> Raw data
==> src/rtl/gpi_pkg.sv <==
package gpi_pkg;
   localparam int unsigned GPI_W_DEF  = 16;
   localparam int unsigned SLOT_W_DEF = 20;

   typedef enum logic {
      IRQ_COMB = 1'b0,
      IRQ_FLOP = 1'b1
   } irq_mode_e;
endpackage

==> src/rtl/gpi_capture.sv <==
module gpi_capture #(
   parameter int unsigned SLOT_W = 20,
   parameter int unsigned GPI_W  = 16
) (
   input  logic              clk,
   input  logic              rst_n,
   input  logic              slot_valid,
   input  logic [SLOT_W-1:0] slot_data,
   output logic [GPI_W-1:0]  status_q,
   output logic [GPI_W-1:0]  rise_vec
);
   localparam int unsigned LOW_W = SLOT_W - GPI_W;

   logic [GPI_W-1:0] field;

   generate
      if (GPI_W == 0 || SLOT_W < GPI_W) begin : g_bad
         $error("gpi_capture: status field does not fit the slot");
      end
   endgenerate

   assign field    = slot_data[SLOT_W-1:LOW_W];
   assign rise_vec = slot_valid ? (field & ~status_q) : '0;

   always_ff @(posedge clk) begin
      if (!rst_n) begin
         status_q <= '0;
      end else if (slot_valid) begin
         status_q <= field;
      end
   end
endmodule

==> src/rtl/gpi_sticky_bank.sv <==
module gpi_sticky_bank #(
   parameter int unsigned GPI_W = 16
) (
   input  logic             clk,
   input  logic             rst_n,
   input  logic [GPI_W-1:0] rise_vec,
   input  logic [GPI_W-1:0] sten_q,
   input  logic             clr_we,
   input  logic [GPI_W-1:0] clr_data,
   output logic [GPI_W-1:0] flags_q
);
   generate
      for (genvar i = 0; i < GPI_W; i++) begin : g_pin
         logic set_i;
         logic clr_i;
         assign set_i = rise_vec[i] & sten_q[i];
         assign clr_i = clr_we & clr_data[i];
         always_ff @(posedge clk) begin
            if (!rst_n) begin
               flags_q[i] <= 1'b0;
            end else if (set_i) begin
               flags_q[i] <= 1'b1;
            end else if (clr_i) begin
               flags_q[i] <= 1'b0;
            end
         end
      end
   endgenerate
endmodule

==> src/rtl/gpi_irq_tree.sv <==
module gpi_irq_tree #(
   parameter int unsigned GPI_W   = 16,
   parameter bit          IRQ_REG = 1'b0
) (
   input  logic             clk,
   input  logic             rst_n,
   input  logic [GPI_W-1:0] flags_q,
   input  logic [GPI_W-1:0] sten_q,
   input  logic [GPI_W-1:0] inten_q,
   output logic             irq
);
   logic [GPI_W-1:0] armed;
   logic             any_armed;

   assign armed     = flags_q & sten_q & inten_q;
   assign any_armed = |armed;

   generate
      if (IRQ_REG == gpi_pkg::IRQ_FLOP) begin : g_flop
         logic irq_q;
         always_ff @(posedge clk) begin
            if (!rst_n) irq_q <= 1'b0;
            else        irq_q <= any_armed;
         end
         assign irq = irq_q;
      end else begin : g_comb
         assign irq = any_armed;
      end
   endgenerate
endmodule

==> src/rtl/gpi_status_capture.sv <==
module gpi_status_capture #(
   parameter int unsigned SLOT_W  = gpi_pkg::SLOT_W_DEF,
   parameter int unsigned GPI_W   = gpi_pkg::GPI_W_DEF,
   parameter bit          IRQ_REG = 1'b0
) (
   input  logic              clk,
   input  logic              rst_n,
   input  logic              slot_valid,
   input  logic [SLOT_W-1:0] slot_data,
   input  logic              sten_we,
   input  logic [GPI_W-1:0]  sten_data,
   input  logic              inten_we,
   input  logic [GPI_W-1:0]  inten_data,
   input  logic              clr_we,
   input  logic [GPI_W-1:0]  clr_data,
   output logic [GPI_W-1:0]  gpi_status,
   output logic [GPI_W-1:0]  gpi_flags,
   output logic              irq
);
   logic [GPI_W-1:0] sten_q;
   logic [GPI_W-1:0] inten_q;
   logic [GPI_W-1:0] rise_vec;

   always_ff @(posedge clk) begin
      if (!rst_n) begin
         sten_q  <= '0;
         inten_q <= '0;
      end else begin
         if (sten_we)  sten_q  <= sten_data;
         if (inten_we) inten_q <= inten_data;
      end
   end

   gpi_capture #(.SLOT_W(SLOT_W), .GPI_W(GPI_W)) u_cap (
      .clk        (clk),
      .rst_n      (rst_n),
      .slot_valid (slot_valid),
      .slot_data  (slot_data),
      .status_q   (gpi_status),
      .rise_vec   (rise_vec)
   );

   gpi_sticky_bank #(.GPI_W(GPI_W)) u_bank (
      .clk      (clk),
      .rst_n    (rst_n),
      .rise_vec (rise_vec),
      .sten_q   (sten_q),
      .clr_we   (clr_we),
      .clr_data (clr_data),
      .flags_q  (gpi_flags)
   );

   gpi_irq_tree #(.GPI_W(GPI_W), .IRQ_REG(IRQ_REG)) u_irq (
      .clk     (clk),
      .rst_n   (rst_n),
      .flags_q (gpi_flags),
      .sten_q  (sten_q),
      .inten_q (inten_q),
      .irq     (irq)
   );
endmodule

==> config.mk <==
export PLATFORM = sky130hd
export DESIGN_NAME = gpi_status_capture
export DESIGN_NICKNAME = d
export VERILOG_FILES = /design/src/rtl/gpi_pkg.sv /design/src/rtl/gpi_capture.sv /design/src/rtl/gpi_sticky_bank.sv /design/src/rtl/gpi_irq_tree.sv /design/src/rtl/gpi_status_capture.sv
export SDC_FILE = /design/constraint.sdc
export NUM_CORES = 1
export LEC_CHECK = 0
export BUFFER_PORTS_ARGS = -buffer_cell sky130_fd_sc_hd__buf_2
export CAP_MARGIN = 40
export CORE_MARGIN = 1.5
export CORE_UTILIZATION = 51
export DETAILED_ROUTE_END_ITERATION = 16
export GPL_TIMING_DRIVEN = 0
export PLACE_DENSITY = 0.84
export SLEW_MARGIN = 15
export SYNTH_ARGS = -nofsm -noshare
export SYNTH_HDL_FRONTEND = slang
export SYNTH_SLANG_ARGS = --single-unit
==> constraint.sdc <==
create_clock -name clk -period 1.75 [get_ports clk]
set_input_delay 0.2625 -clock clk [delete_from_list [all_inputs] [get_ports clk]]
set_output_delay 0.2625 -clock clk [all_outputs]
set_load 0.05 [all_outputs]
==> impl_metrics.env, run 1 <==
export IMPL_status="finished, violations left"
export IMPL_violations="setup timing"
export IMPL_synth_edf_count=0
export IMPL_viasPerCell=5.13
export IMPL_clock_path_buffers=2
export IMPL_grtUsageMet1=0.311
export IMPL_synth_nets=336
export IMPL_cp_data_required_time_ns=1.49
export IMPL_cts_root_buffer_cell="clkbuf_8"
export IMPL_grt_setup_unrepaired="yes"
export IMPL_fp_dieArea_um2=5650
export IMPL_tritoncts="built"
export IMPL_grt_pass1_wl_mm=10.4
export IMPL_use_met3=0.0616
export IMPL_rows=26
export IMPL_synth_most_common_cell="dfxtp_1"
export IMPL_peakVddDrop_uv=720
export IMPL_start_util=0.523
export IMPL_maxCapViolCount=0
export IMPL_remaining_drc_errors=0
export IMPL_crit_arrival_ns=1.53
export IMPL_core_area_um2=5070
export IMPL_drive_above_1_share=0.438
export IMPL_synth_ff_type="dfxtp_1"
export IMPL_synth_area_per_cell_um2=10.1
export IMPL_final_util=0.714
export IMPL_io_pins=107
export IMPL_antenna_found_initial=0
export IMPL_port_buffer_count=97
export IMPL_hold_viol=0
export IMPL_drt_iter0_drc=105
export IMPL_n_antenna_cell=0
export IMPL_synthCells=262
export IMPL_cp_start_kind="flop"
export IMPL_slew_violations=0
export IMPL_clock_latency_ns=0.33
export IMPL_grt_max_degree=11
export IMPL_grt_pass1_vias=2280
export IMPL_fin_crit_ns=1.79
export IMPL_setup_viol=1
export IMPL_syn2layout_area_growth_pct=36.5
export IMPL_worstMarginPinSlew_ns=0.602
export IMPL_critPathKind="flop to output port"
export IMPL_yosysSeqAreaShare=0.482
export IMPL_holdCritPathClass="input pin to flop"
export IMPL_grtUsageMet2=0.441
export IMPL_ys_async_sr_fraction=0
export IMPL_grt_total_usage=0.258
export IMPL_cp_max_fo=2
export IMPL_busiest_layer="met2"
export IMPL_yosys_warnings=0
export IMPL_ys_types=14
export IMPL_grt_overflow_total=0
export IMPL_synthTopCellsByArea="dfxtp_1 (48%), mux2i_1 (18%), nor2b_1 (11%)"
export IMPL_netlist_area_leader_share=0.482
export IMPL_p_leak_uw=0.00169
export IMPL_syn_area_um2=2660
export IMPL_fin_skew_ns=0.00303
export IMPL_drtPass1Iterations=4
export IMPL_ant_nets=0
export IMPL_powerDensity_nw_per_um2=920
export IMPL_dr_total_vias=2360
export IMPL_postSynthRegisterBits=64
export IMPL_fin_ws_ns=-0.0435
export IMPL_cts_sinks=64
export IMPL_fin_crit_sh=1.02
export IMPL_dp_slack_ns=0.238
export IMPL_gp_congestion=0.727
export IMPL_wl_mm=7.04
export IMPL_drt_wirelength_per_cell_um=15.3
export IMPL_hold_buffers=0
export IMPL_fp_dieH_um=75.2
export IMPL_timing_slew_headroom=0.599
export IMPL_tns_ns=-0.0435
export IMPL_fmax_mhz=558
export IMPL_yosys_top_cells_count="dfxtp_1 (64), mux2i_1 (48), nor2b_1 (48)"
export IMPL_cts_buffers=9
export IMPL_htreeDepth=3
export IMPL_die_w_um=75.2
export IMPL_synth_top_area_cell="dfxtp_1"
export IMPL_dp_hpwl_mm=5.03
export IMPL_nNetsFinal=459
export IMPL_endpoint_kind="output port"
export IMPL_clk_pin_slew_ns=0.06
-- per-stage QoR --
stage | hold WS, ns | area, um^2 | total power (uW) | std cells
2_1_floorplan | 0.428 | 2660 | 1900 | 262
6_report | 0.189 | 3620 | 3330 | 460
3_3_place_gp | 0.471 | 3230 | 2050 | 429
5_1_grt | 0.196 | 3620 | 3450 | 460
3_5_place_dp | 0.475 | 3230 | 2060 | 429
4_1_cts | 0.181 | 3550 | 3330 | 455
-- registers in the layout (all words and copies together), names as in the netlist --
signal,cells
sten_q,16
u_bank.flags_q,16
inten_q,16
u_cap.status_q,16
-- worst max-delay path: stages, from the launching register on --
cell and delay [ns]:
dfxtp_1 0.32, nand3_2 0.08, nand4_1 0.09, or4_4 0.54
buf_8 0.17
-- final cells by class --
type	instances	area (um^2)
Clock inverter	3	40.0
Sequential cell	64	1310
Multi-Input combinational cell	181	1330
Clock buffer	13	159
Timing Repair Buffer	112	608
Tap cell	70	87.6
Fill cell	406	1450
Buffer	17	91.3
-- worst paths after layout --
path / from / endpoint / slack [ns] / cells after the start
worst max-delay path: inten_q[14] / irq / -0.04 / 4
worst max register to register: sten_q[6] / u_bank.flags_q[6] / 0.93 / 3
worst min register to register: u_bank.flags_q[8] / u_bank.flags_q[8] / 0.48 / 2
worst min-delay path: clr_data[7] / u_bank.flags_q[7] / 0.19 / 4
-- layer usage --
metal / wire length [um] / vias to the layer above
met4: 89 / 0
met1: 3120 / 1120
met2: 3470 / 80
met5: 0 / -
li1: - / 1152
met3: 354 / 8
-- logic make-up after synthesis --
family | after synthesis | synth area share
compound gates | 16 | 0.0452
buf+inv | 17 | 0.0344
flops | 64 | 0.482
mux | 48 | 0.181
simple gates | 117 | 0.257
-- repair_timing --
item	CTS	global route
buffers inserted	10	5
gates resized for setup	20	16
pin swaps	5	4
setup endpoints to repair	1	1
cloned	0	0
-- where the power goes --
| part | internal (uW) | switching [uW] |
|---|---|---|
| logic | 203 | 272 |
| clock network | 732 | 537 |
| registers | 1540 | 51.8 |
-- cells in the final DEF, fill, tap and decap left out, drive strengths merged --
cell and n:
a21boi 16, clkinv 2, nor2b 48, or4 1, nand4 4, bufinv 1
mux2i 48, nand2 32, dfxtp 64, nand4b 16, clkbuf 20, buf 122
nand3 16
Note: power is estimated with default switching activity, not from simulation.
==> run 2, diff against run 1 <==
- PLACE_DENSITY: 0.84 -> 0.88
- SETUP_SLACK_MARGIN: unset -> 0.1
==> run 2 against run 1 <==
Net effect:
- the flow still finishes with violations (setup timing)
- die area unchanged
- power decreased by 3.4%
- flip-flop and latch count unchanged
- sequential power about the same
- fmax decreased by 2.4%
- register-to-register slack improved by 0.02 ns
- clock skew increased by 0.0029 ns
- clock power decreased by 9%
- critical path depth unchanged
- final area decreased by 1.8%
- critical path type unchanged
- critical endpoint unchanged
==> impl_metrics.env, run 2 (synthesis results as in run 1) <==
export IMPL_status="finished, violations left"
export IMPL_violations="setup timing"
export IMPL_worstSetupStartpoint="inten_q[8]"
export IMPL_slew_violations=0
export IMPL_dp_hpwl_mm=4.95
export IMPL_reg2reg_to="u_bank.flags_q[13]"
export IMPL_viasPerCell=5.11
export IMPL_rrSetupSlack_ns=0.95
export IMPL_critPathKind="flop to output port"
export IMPL_holdCritPathClass="input pin to flop"
export IMPL_fin_crit_sh=1.05
export IMPL_grt_overflow_total=0
export IMPL_p_leak_uw=0.00165
export IMPL_clock_latency_ns=0.33
export IMPL_p_clk_frac=0.361
export IMPL_peakVddDrop_uv=594
export IMPL_final_cell_mix="buf_2 (100), mux2i_1 (48), nor2b_1 (48)"
export IMPL_tritoncts="built"
export IMPL_fin_ws_ns=-0.0867
export IMPL_fin_skew_ns=0.00588
export IMPL_hold_path_endpoint="inten_q[9]"
export IMPL_final_common_cell="buf_2"
export IMPL_r2r_cells=2
export IMPL_die_w_um=75.2
export IMPL_p_switching_uw=863
export IMPL_grt_pass1_vias=2213
export IMPL_switching_share=0.268
export IMPL_p_int_uw=2360
export IMPL_grt_setup_unrepaired="yes"
export IMPL_drt_iter0_drc=82
export IMPL_grt_total_usage=0.255
export IMPL_fp_dieArea_um2=5650
export IMPL_gp_congestion=0.772
export IMPL_drive_above_1_share=0.426
export IMPL_endpoint_kind="output port"
export IMPL_grt_max_degree=11
export IMPL_dr_total_vias=2317
export IMPL_port_buffer_count=97
export IMPL_n_antenna_cell=0
export IMPL_fmax_mhz=544
export IMPL_start_util=0.523
export IMPL_core_area_um2=5070
export IMPL_dp_cells=429
export IMPL_fin_area_um2=3560
export IMPL_dp_slack_ns=0.221
export IMPL_maxCapViolCount=0
export IMPL_fin_crit_ns=1.84
export IMPL_fp_dieH_um=75.2
export IMPL_hold_depth=3
export IMPL_cp_data_required_time_ns=1.49
export IMPL_combPwrFrac=0.145
export IMPL_antenna_found_initial=0
export IMPL_drtPass1Iterations=5
export IMPL_powerDensity_nw_per_um2=905
export IMPL_io_pins=107
export IMPL_hold_buffers=0
export IMPL_setup_viol=1
export IMPL_cts_buffers=9
export IMPL_clock_path_buffers=2
export IMPL_drt_wirelength_per_cell_um=15.6
export IMPL_remaining_drc_errors=0
export IMPL_hp_start="inten_data[9]"
export IMPL_cts_root_buffer_cell="clkbuf_8"
export IMPL_worstMarginPinSlew_ns=0.552
export IMPL_htreeDepth=3
export IMPL_wl_mm=7.08
export IMPL_worst_r2r_startpoint="sten_q[13]"
export IMPL_cts_sinks=64
export IMPL_p_seq_frac=0.494
export IMPL_nNetsFinal=452
export IMPL_dpl_cell_area_um2=3230
export IMPL_hold_viol=0
export IMPL_cp_start_kind="flop"
export IMPL_syn2layout_area_growth_pct=34.0
export IMPL_cp_max_fo=2
export IMPL_timing_slew_headroom=0.632
export IMPL_clk_pin_slew_ns=0.07
export IMPL_crit_arrival_ns=1.57
export IMPL_grt_pass1_wl_mm=10.4
export IMPL_final_cell_count_no_fill=453
export IMPL_rows=26
export IMPL_ant_nets=0
[run 2: cell type report]
type / instances / area [um^2]
Fill cell: 414 / 1520
Multi-Input combinational cell: 181 / 1330
Sequential cell: 64 / 1310
Timing Repair Buffer: 105 / 556
Clock buffer: 13 / 169
Buffer: 17 / 91.3
Tap cell: 70 / 87.6
Clock inverter: 3 / 15.0
[run 2: stage by stage]
step	hold WS [ns]	utilization	total power, uW	setup TNS, ns
3_5_place_dp	0.479	0.637	2060	0
6_report	0.186	0.701	3220	-0.0867
4_1_cts	0.185	0.687	3210	-0.0513
5_1_grt	0.190	0.701	3340	-0.123
3_3_place_gp	0.473	0.637	2050	0
2_1_floorplan	0.428	-	1900	0
[run 2: how the worst max path moves through the flow]
stage | endpoint | slack [ns]
5_1_grt | irq | -0.12
4_1_cts | irq | -0.05
6_report | irq | -0.09
3_5_place_dp | irq | 0.22
3_3_place_gp | irq | 0.23
2_1_floorplan | irq | 0.15
[run 2: worst max-delay path: stages, from the launching register on]
cell and delay [ns]:
dfxtp_2 0.33, nand3_2 0.09, nand4_1 0.10, or4_4 0.55, buf_8 0.17
[run 2: repair_timing]
item                                    4_1_cts  5_1_grt
pin swaps                                     3        3
endpoints found under the setup margin        1        1
buffers inserted                              3        5
gates cloned                                  0        0
resized for setup                            19       14
[run 2: power groups by stage]
stage / registers [uW] / logic, uW / clock network [uW]
5_1_grt: 1600 / 500 / 1240
6_report: 1590 / 466 / 1160
2_1_floorplan: 1710 / 192 / 0
4_1_cts: 1580 / 457 / 1170
3_5_place_dp: 1610 / 449 / 0
3_3_place_gp: 1610 / 439 / 0
[run 2: metal layers]
layer | vias to the layer above | part of all wire | wire (um) | global-route usage
met5 | - | 0 | 0 | 0
met4 | 0 | 0.019 | 133 | 0.141
met3 | 13 | 0.047 | 334 | 0.0469
met2 | 74 | 0.51 | 3620 | 0.429
met1 | 1094 | 0.42 | 2990 | 0.308
li1 | 1136 | - | - | -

> Work instruction
Return only the lines between the one holding "impl_metrics.env, run 2" and the one holding "export IMPL_drt_iter0_drc=82", inclusive, exactly as they appear above.

> Reply
==> impl_metrics.env, run 2 (synthesis results as in run 1) <==
export IMPL_status="finished, violations left"
export IMPL_violations="setup timing"
export IMPL_worstSetupStartpoint="inten_q[8]"
export IMPL_slew_violations=0
export IMPL_dp_hpwl_mm=4.95
export IMPL_reg2reg_to="u_bank.flags_q[13]"
export IMPL_viasPerCell=5.11
export IMPL_rrSetupSlack_ns=0.95
export IMPL_critPathKind="flop to output port"
export IMPL_holdCritPathClass="input pin to flop"
export IMPL_fin_crit_sh=1.05
export IMPL_grt_overflow_total=0
export IMPL_p_leak_uw=0.00165
export IMPL_clock_latency_ns=0.33
export IMPL_p_clk_frac=0.361
export IMPL_peakVddDrop_uv=594
export IMPL_final_cell_mix="buf_2 (100), mux2i_1 (48), nor2b_1 (48)"
export IMPL_tritoncts="built"
export IMPL_fin_ws_ns=-0.0867
export IMPL_fin_skew_ns=0.00588
export IMPL_hold_path_endpoint="inten_q[9]"
export IMPL_final_common_cell="buf_2"
export IMPL_r2r_cells=2
export IMPL_die_w_um=75.2
export IMPL_p_switching_uw=863
export IMPL_grt_pass1_vias=2213
export IMPL_switching_share=0.268
export IMPL_p_int_uw=2360
export IMPL_grt_setup_unrepaired="yes"
export IMPL_drt_iter0_drc=82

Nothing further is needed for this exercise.